I look at the Evangelicals and I wonder, those values don't mean anything to them? All of those values to me are more important than anybody's skill in business or anything else because it tells who we are, and how we want to live, and what kind of people we are. That's why I have great respect for people like Lindsey Graham and John McCain, John Kasich, who I disagree with on a lot of political things, but they had enough fiber and respect for humanity and tolerance for all groups to say what they said about the man.
That's what worries me. I get it, of course we want to be successful, we're all going to say that. Everybody wants to be successful, it's our country, we don't want it to go down the drain. But any reasonable person would come to that conclusion, but it does not take away the fact that he used that fear mongering, and all of the comments, from day one, the race bating with trying to make Barack Obama, our first black president, illegitimate. It leaves me wondering where I've been living, and with whom I'm living.
The fact that people can just gloss that over, start talking about the transition team, and we're all going to be kumbaya now and try to make the country good without talking about any of those things. And now we see that he's already backing off of immigration and Obamacare and other things, so was it a big fake, which makes you feel it's even more disgusting and cynical that somebody would use that to get the base that fired up. To get elected. And what gets lost in the process are African Americans, and Hispanics, and women, and the gay population, not to mention the eighth grade developmental stage exhibited by him when he made fun of the handicapped person. I mean, come on. That's what a seventh grade, eighth grade bully does. And he was elected president of the United States. We would have scolded our kids. We would have had discussions until we were blue in the face trying to get them to understand these things. He is in charge of our country. That's disgusting."

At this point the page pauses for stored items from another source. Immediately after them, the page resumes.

==> src/rtl/wildcard_match_engine.sv <==
// wildcard_match_engine
//   Two-stage pipelined wildcard matcher. Each accepted word is compared against
//   NUM_PAT programmable pattern/mask entries (mask bit 1 = don't care).
//   S1 registers the per-entry hit vector and an input X/Z flag. S2 registers
//   the encoded result: the hit vector, any_hit, and the lowest hitting index.
//   A saturating counter tracks delivered results that had any hit.
//
// Ports
//   clk, rst_n       clock (rising edge), asynchronous active-low reset
//   cfg_*            pattern table write port (cfg_we strobes entry cfg_idx)
//   in_valid/ready   input handshake, in_data is the word to match
//   out_valid/ready  output handshake, out_* result fields
//   cnt_clr          synchronous clear of hit_count (wins over increment)
//   hit_count        saturating count of hit results delivered downstream
module wildcard_match_engine #(
  parameter int unsigned WIDTH   = 8,
  parameter int unsigned NUM_PAT = 4,
  parameter int unsigned XZ_WILD = 0,
  parameter int unsigned CNT_W   = 16,
  localparam int unsigned IDX_W  = (NUM_PAT > 1) ? $clog2(NUM_PAT) : 1
) (
  input  logic               clk,
  input  logic               rst_n,
  input  logic               cfg_we,
  input  logic [IDX_W-1:0]   cfg_idx,
  input  logic [WIDTH-1:0]   cfg_pattern,
  input  logic [WIDTH-1:0]   cfg_mask,
  input  logic               cfg_en,
  input  logic               in_valid,
  output logic               in_ready,
  input  logic [WIDTH-1:0]   in_data,
  output logic               out_valid,
  input  logic               out_ready,
  output logic [NUM_PAT-1:0] out_hit_vec,
  output logic               out_any_hit,
  output logic [IDX_W-1:0]   out_first_idx,
  output logic               out_xz,
  input  logic               cnt_clr,
  output logic [CNT_W-1:0]   hit_count
);

  localparam logic XzWildEn = (XZ_WILD != 0);

  // Pattern table
  logic [WIDTH-1:0]   pat_q  [NUM_PAT];
  logic [WIDTH-1:0]   mask_q [NUM_PAT];
  logic [NUM_PAT-1:0] en_q;

  // Pipeline state
  logic               s1_valid_q;
  logic [NUM_PAT-1:0] s1_hit_q;
  logic               s1_xz_q;
  logic               s2_valid_q;
  logic [NUM_PAT-1:0] s2_hit_q;
  logic               s2_any_q;
  logic [IDX_W-1:0]   s2_idx_q;
  logic               s2_xz_q;
  logic [CNT_W-1:0]   cnt_q;

  logic               s1_adv;
  logic               s2_adv;
  logic [WIDTH-1:0]   xz_bits;
  logic               xz_d;
  logic [NUM_PAT-1:0] hit_d;
  logic [IDX_W-1:0]   first_idx_d;

  assign s2_adv   = !s2_valid_q || out_ready;
  assign s1_adv   = !s1_valid_q || s2_adv;
  assign in_ready = s1_adv;

  always_ff @(posedge clk or negedge rst_n) begin
    if (!rst_n) begin
      for (int i = 0; i < NUM_PAT; i++) begin
        pat_q[i]  <= '0;
        mask_q[i] <= '0;
      end
      en_q <= '0;
    end else if (cfg_we && (32'(cfg_idx) < NUM_PAT)) begin
      pat_q[cfg_idx]  <= cfg_pattern;
      mask_q[cfg_idx] <= cfg_mask;
      en_q[cfg_idx]   <= cfg_en;
    end
  end

  // A bit that is neither 0 nor 1 is X or Z; always 0 in a 2-state simulator.
  always_comb begin
    xz_bits = '0;
    for (int b = 0; b < WIDTH; b++) begin
      xz_bits[b] = (in_data[b] !== 1'b0) && (in_data[b] !== 1'b1);
    end
    xz_d = |xz_bits;
  end

  // Case equality: an X/Z input bit never equals a 0/1 pattern bit unless
  // XZ_WILD turns such bits into wildcards.
  always_comb begin
    hit_d = '0;
    for (int i = 0; i < NUM_PAT; i++) begin
      hit_d[i] = en_q[i];
      for (int b = 0; b < WIDTH; b++) begin
        hit_d[i] = hit_d[i] & (mask_q[i][b] | (in_data[b] === pat_q[i][b]) |
                               (XzWildEn & xz_bits[b]));
      end
    end
  end

  // Lowest index wins: scan from the top so the lowest hit overwrites last.
  always_comb begin
    first_idx_d = '0;
    for (int i = NUM_PAT - 1; i >= 0; i--) begin
      if (s1_hit_q[i]) begin
        first_idx_d = IDX_W'(i);
      end
    end
  end

  always_ff @(posedge clk or negedge rst_n) begin
    if (!rst_n) begin
      s1_valid_q <= 1'b0;
      s1_hit_q   <= '0;
      s1_xz_q    <= 1'b0;
      s2_valid_q <= 1'b0;
      s2_hit_q   <= '0;
      s2_any_q   <= 1'b0;
      s2_idx_q   <= '0;
      s2_xz_q    <= 1'b0;
    end else begin
      if (s1_adv) begin
        s1_valid_q <= in_valid;
        if (in_valid) begin
          s1_hit_q <= hit_d;
          s1_xz_q  <= xz_d;
        end
      end
      // Result fields only load with a new word, so they hold while stalled.
      if (s2_adv) begin
        s2_valid_q <= s1_valid_q;
        if (s1_valid_q) begin
          s2_hit_q <= s1_hit_q;
          s2_any_q <= |s1_hit_q;
          s2_idx_q <= first_idx_d;
          s2_xz_q  <= s1_xz_q;
        end
      end
    end
  end

  always_ff @(posedge clk or negedge rst_n) begin
    if (!rst_n) begin
      cnt_q <= '0;
    end else if (cnt_clr) begin
      cnt_q <= '0;
    end else if (s2_valid_q && out_ready && s2_any_q && (cnt_q != {CNT_W{1'b1}})) begin
      cnt_q <= cnt_q + CNT_W'(1);
    end
  end

  assign out_valid     = s2_valid_q;
  assign out_hit_vec   = s2_hit_q;
  assign out_any_hit   = s2_any_q;
  assign out_first_idx = s2_idx_q;
  assign out_xz        = s2_xz_q;
  assign hit_count     = cnt_q;

endmodule
==> config.mk <==
export PLATFORM = sky130hd
export DESIGN_NAME = wildcard_match_engine
export DESIGN_NICKNAME = d
export VERILOG_FILES = /design/src/rtl/wildcard_match_engine.sv
export SDC_FILE = /design/constraint.sdc
export NUM_CORES = 1
export LEC_CHECK = 0
export BUFFER_PORTS_ARGS = -buffer_cell sky130_fd_sc_hd__buf_4
export CORE_ASPECT_RATIO = 0.75
export CORE_MARGIN = 2
export CORE_UTILIZATION = 47
export CTS_CLUSTER_SIZE = 30
export DETAILED_ROUTE_END_ITERATION = 10
export HOLD_SLACK_MARGIN = 0.03
export PLACE_DENSITY = 0.67
export SYNTH_ARGS = -nofsm -noshare
export SYNTH_HDL_FRONTEND = slang
export SYNTH_SLANG_ARGS = --single-unit
export TNS_END_PERCENT = 50
==> constraint.sdc <==
create_clock -name clk -period 2.3 [get_ports clk]
set_input_delay 0 -clock clk [delete_from_list [all_inputs] [get_ports clk]]
set_output_delay 0 -clock clk [all_outputs]
set_load 0.03 [all_outputs]
# Word level (Yosys, flattened, before mapping)
# Index checks and enable logic that the tools add are counted.
# totals
ff_bits	99
in_bits	33
elab_cells	172
# classes
addsub	1
order_cmp	4
eq_ne	49
n_mux	13
bitwise_logic	65
n_reduce_logical	22
# op_table
cell	n
$bwmux W32	2
$and A1 B1 Y1	32
$eqx A1 B1 Y1	32
$mux W16	2
$or A1 B1 Y1	32
$add A16 B1 Y16 const B	1
$demux W8 S2	1
$ne A16 B16 Y1 const B	1
$nex A1 B1 Y1 const B	16
$logic_and A1 B1 Y1	13
$mux W2	4
$mux W8	1
$reduce_or A8 Y1	1
$bwmux W4	1
$reduce_and A2 Y1	2
$reduce_or A4 Y1	1
$ge A3 B3 Y1 const B	1
$lt A2 B3 Y1 const B	1
$lt A3 B1 Y1 const B	1
$not A2 Y3	1
$demux W1 S2	1
$ge A2 B1 Y1 const B	1
$logic_not A1 Y1	2
$logic_or A1 B1 Y1	2
other kinds (2)	2

# Depth between registers and ports, before layout
# logic_depth
ltp_word	10
depth_mapped	5
mapped_depth_nobuf	5

# Worst setup path after synthesis
# No wires, ideal clock.
# synth_path
path_type	reg-to-reg
startpoint	reg s2_valid_q (netlist: out_valid)
endpoint	reg cnt_q[9] (netlist: hit_count[9])
setup_time_ns	0.128
t_arrival_ns	1.734
required_time_ns	2.172
setup_slack_ns	0.438
path_stages_with_launch	6
n_path_buf	1
synth_period_minus_slack_ns	1.862
path_cell_list	dfrtp_1 -> nand3_2 -> or2_0 -> buf_2 -> a2111oi_2 -> mux2_1
# synth_between
elab_chain_cells	4
# synth_lines
item	line_no	source
from (decl)	53	logic s2_valid_q;
from (signal assigned)	137	s2_valid_q <= s1_valid_q;
$logic_and A1 B1 Y1 (3 in a row)	153	end else if (s2_valid_q && out_ready && s2_any_q && (cnt_q != {CNT_W{1'b1}})) begin
$reduce_bool A2 Y1 (no source line)	-	
to (signal assigned)	154	cnt_q <= cnt_q + CNT_W'(1);
to (decl)	58	logic [CNT_W-1:0] cnt_q;
# No other way between the ends.
# A chain may end at the register's enable or synchronous reset.

# Final worst setup path
# layout_path
startpoint	reg cnt_q[0] (netlist: hit_count[0])
endpoint	reg cnt_q[9] (netlist: hit_count[9])
# layout_between
elab_chain_cells	3
word_cells_on_any_way	6
cone_classes	add/sub (1); eq/ne (1); mux (2); reduce/logical (2)
# layout_lines
item	line_no
$add A16 B1 Y16 / $ne A16 B16 Y1 (equally long branches)	154, 153
$mux W16 / $logic_and A1 B1 Y1 (equally long branches)	153
$mux W16 / $reduce_bool A2 Y1 (equally long branches)	-
# Parallel ways exist; a longest one is shown, timed or not. The select of a mux whose other input is x is not followed.

==> flow_results.org <==
** Route
- For this run, design rule violations remaining after detail routing come to 0.
- The final layout contains routed wiring with a total length of 9.454 mm.
- Dividing the detail-routed via count by the number of cells gives 5.254.
- Iteration count of the initial detailed-routing pass :: 4
- In this run, the number of DRC markers left after iteration 0 of detailed routing was 250.
- After detailed routing, the average wire length per cell comes to 16.59 um.
- Detail Route Antenna Nets :: 0
- The routed layout has 2995 vias.

** Synthesis
- Counting flops with a built-in enable in the synthesized netlist gives 0.
- Yosys warnings :: 0
- Count of different cell masters after synthesis :: 42
- Among all flip-flop cells after synthesis, the most frequent one is dfrtp_1.
- A synthesized cell averages 12.43 um2.
- Summing the sequential cell areas from Yosys gives 54.24% of the chip area.
- Counting flops and latches in the post-synthesis netlist gives 97.
- After synthesis, the largest area contributor takes up 54.24% of total cell area.
- The synthesized design spends more area on one cell type than any other, namely dfrtp_1.
- In the synthesized netlist the async set-or-reset flop fraction comes to between 90% and 100%.
- Post-synthesis net count :: 394
- The cell count after synthesis came out at 360.
- Cell types occupying the most area after synthesis :: dfrtp_1, mux2_2, xnor2_1
- The mapped netlist covers around 4500 um2.

** Setup path
- Endpoint of the worst-slack reg-to-reg timing path :: hit_count[9]
- The worst register-to-register path has a depth of 5.
- In this run the critical register-to-register path is launched from hit_count[0].
- Setup slack on the worst flop-to-flop path :: 0.48 ns
- Critical path capture point type :: flop
- Of all nets on the critical path, the largest fanout is 10.
- Data required time at the worst endpoint :: 2.52 ns
- The worst setup path is launched from a flop.
- Arrival time at the worst endpoint :: 2.04 ns
- The critical path in this run is classified as flop to flop.

** Finish
- For this run, the number of standard cells in the final layout without fillers is 570.
- Leaving out fill and tap cells, the most frequent cell in the layout is dfrtp_1.
- Compared with the post-synthesis result, the final layout area differs by 24.15%.
- Fill cells in the final layout number approximately 790.
- The library cells used most frequently in the layout, excluding fill and tap cells, are dfrtp_1, mux2_2, buf_4.
- The number of antenna diodes in the final layout is 0.
- Final Net Count :: 471
- The finished cells cover about 5600 um2.
- Fraction of layout instances using a drive strength above 1 :: 37.56%

** CTS
- The clock passes through at most 2 buffers.
- Clock-pin slew was measured on the worst setup and hold paths at 0.07 ns.
- CTS built an H-tree with a depth of 3.
- In this run, CTS created clock tree buffers numbering 9.
- Clock latency of the later-clocked register in the worst-skew pair :: 0.34 ns
- Buffer type at the clock tree root :: clkbuf_16
- Gates resized during post-CTS repair numbered 0.
- TritonCTS built the clock tree.
- Counting every sink on the clock net gives 97.

** Global routing
- The number of global-route vias before repair came to 3029.
- The first global-routing pass estimated 15.70 mm of wire.
- Global router's overall resource usage :: 20.12%
- Largest net degree at the start of global routing :: 53
- Summed over all layers, the global routing overflow is 0.
- The initial antenna violation count is 0.

** Die
- The floorplan step defined a die boundary enclosing 10330 um2.
- The floorplan step defined a core boundary enclosing 9159 um2.
- For this design the top-level I/O count stands at 59.
- Die span in x :: 116.7 um
- For this configuration, the core starts out at a cell density of 48.87%.
- Die Y :: 88.51 um
- Cell row count :: 30

** Power and ir drop
- Worst ir drop on vdd :: 665.6 uV
- The clock network accounts for around 33% of the total power.
- Cell Pwr Density :: 801.3 nW/um2
- Sw power :: 0.001162 W
- The internal portion of the total power is 0.003291 W.
- Share of total power in combinational logic :: 18.6%
- Switching portion of total power :: a little over a quarter
- Sequential group share of total power :: between 40% and 50%
- In this run the static leakage power is 2.383 nW.

** Placement
- Routability-driven placement finished with a final weighted congestion of 0.8188.
- Summing all placed instances gives a cell area of a little over 5000 um2.
- DPL Wire Length :: ~6.6 mm
- Count of input and output buffers :: between 50 and 60
- Number of placed cells counting well taps :: 532

** Timing
- For the final database, setup skew stands at 0.006587 ns.
- Final count of hold timing violations :: 0
- Aggregate negative setup slack :: 0 ns
- At the pin with the least slew margin, the transition time is 0.6736 ns.
- Setup violations remaining at the end of the flow were counted as 0.
- Setup repair after global routing missed its margin :: false
- Measured against its own limit, the worst slew margin works out to 55.10%.
- Final Max Tran Viols :: 0
- Minimum clock period :: 1.822 ns
- Timing would allow up to roughly 550 MHz.
- Of the available clock period, the critical path in the final layout requires between 70% and 80%.

** Hold path
- For hold timing, the worst endpoint is s1_hit_q[1].
- Startpoint of the lowest-slack hold path :: in_data[3]
- Worst hold path depth :: 5
- Type of the most critical hold path :: input port to flop

** Run
- Max capacitance violation total :: 0

** Status
- Outcome :: finished, final reports clean
## flip-flops by register name, summed over array words and instances, names as in the netlist
| register | flops |
|---|---|
| out_any_hit | 1 |
| out_hit_vec | 4 |
| s1_valid_q | 1 |
| out_valid | 1 |
| en_q | 4 |
| out_first_idx | 2 |
| s1_hit_q | 4 |
| mask_q | 32 |
| pat_q | 32 |
| hit_count | 16 |
## power by group through the flow
| stage | clock network, W | logic [W] | registers [W] |
|---|---|---|---|
| floorplan | 0 | 0.000498 | 0.00218 |
| global placement | 0 | 0.000786 | 0.00215 |
| CTS | 0.00153 | 0.000841 | 0.00214 |
| finish | 0.00148 | 0.000830 | 0.00214 |
| detailed placement | 0 | 0.000807 | 0.00217 |
| global route | 0.00159 | 0.000914 | 0.00217 |
## repair_timing
action,4_1_cts,5_1_grt
hold buffers,22,0
setup buffers,0,0
endpoints found under the hold margin,123,0
## logic make-up after synthesis
logic type / Yosys count / share of synthesized area, %
compound gates: 43 / 6.290
xor+xnor: 32 / 6.262
fa+ha+maj: 1 / 0.2795
buf+inv: 25 / 2.348
flops: 97 / 54.24
mux: 82 / 20.60
other cells: 1 / 0.08379
simple gates: 79 / 9.897
## cell type report
cell class / instances / area (um2) / area share, %
sequential: 97 / 2427 / 43.68
clock inverter: 5 / 55.05 / 0.9908
inverter: 6 / 22.52 / 0.4053
clock buffer: 11 / 242.7 / 4.368
multi-input combinational: 238 / 1943 / 34.97
tap: 128 / 160.2 / 2.882
timing repair buffer: 85 / 705.7 / 12.70
## synth_stat cells (3+ instances only)
master / number
nor2b_1: 7
o22ai_1: 12
clkbuf_1: 12
dfrtp_1: 97
mux2_2: 80
nor3_1: 14
nor2_1: 19
a22o_1: 4
a211oi_1: 5
xnor2_1: 32
nand2_1: 10
inv_1: 6
nand3_1: 3
a21oi_1: 11
nand3b_1: 3
nand2b_1: 4
o21ai_0: 6
nand4_1: 3
buf_2: 6
## worst max path at each step
stage	startpoint	endpoint
6_report	hit_count[0]	hit_count[9]
3_5_place_dp	out_valid	hit_count[9]
4_1_cts	out_valid	hit_count[9]
2_1_floorplan	out_valid	hit_count[9]
5_1_grt	hit_count[3]	hit_count[13]
3_3_place_gp	hit_count[0]	hit_count[9]
## critical path: stages (launching register included)
cell and delay, ns:
dfrtp_1 0.43, ha_1 0.27, nand2_1 0.16, nor3_4 0.10, a2111oi_2 0.38, mux2_1 0.36
## routing by layer
| layer | up-vias | global-route usage [%] | wire length [um] |
|---|---|---|---|
| met2 | 49 | 30.74 | 4338 |
| met4 | 0 | 5.561 | 101 |
| met1 | 1510 | 29.09 | 4730 |
| li1 | 1429 | - | - |
| met3 | 7 | 4.726 | 282 |
| met5 | - | 0 | 0 |
## through the flow
| step | hold slack [ns] | util (%) | worst slack, ns | total power [W] |
|---|---|---|---|---|
| after floorplan | -0.2956 | - | 0.4383 | 0.002679 |
| after global placement | 0.08217 | 55.01 | 0.5487 | 0.002938 |
| after detailed placement | 0.08829 | 55.01 | 0.4946 | 0.002975 |
| after CTS | 0.2058 | 60.67 | 0.4717 | 0.004506 |
| after global routing | 0.2349 | 60.67 | 0.3367 | 0.004676 |
| final | 0.2080 | 60.67 | 0.4777 | 0.004453 |
No activity file was read; power rests on OpenSTA's default activity.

The podcast reporter interrupts Popovich to ask something else, and Popovic says.
"I'm not done," Popovich said. "One could go on and on, we didn't make this stuff up. He's angry at the media because they reported what he said and how he acted. That's ironic to me. It makes no sense. So that's my real fear, and that's what gives me so much pause and makes me feel so badly that the country is willing to be that intolerant and not understand the empathy that's necessary to understand other group's situations. I'm a rich white guy, and I'm sick to my stomach thinking about it. I can't imagine being a Muslim right now, or a woman, or an African American, a Hispanic, a handicapped person. How disenfranchised they might feel. And for anyone in those groups that voted for him, it's just beyond my comprehension how they ignore all of that. My final conclusion is, my big fear is --- we are Rome."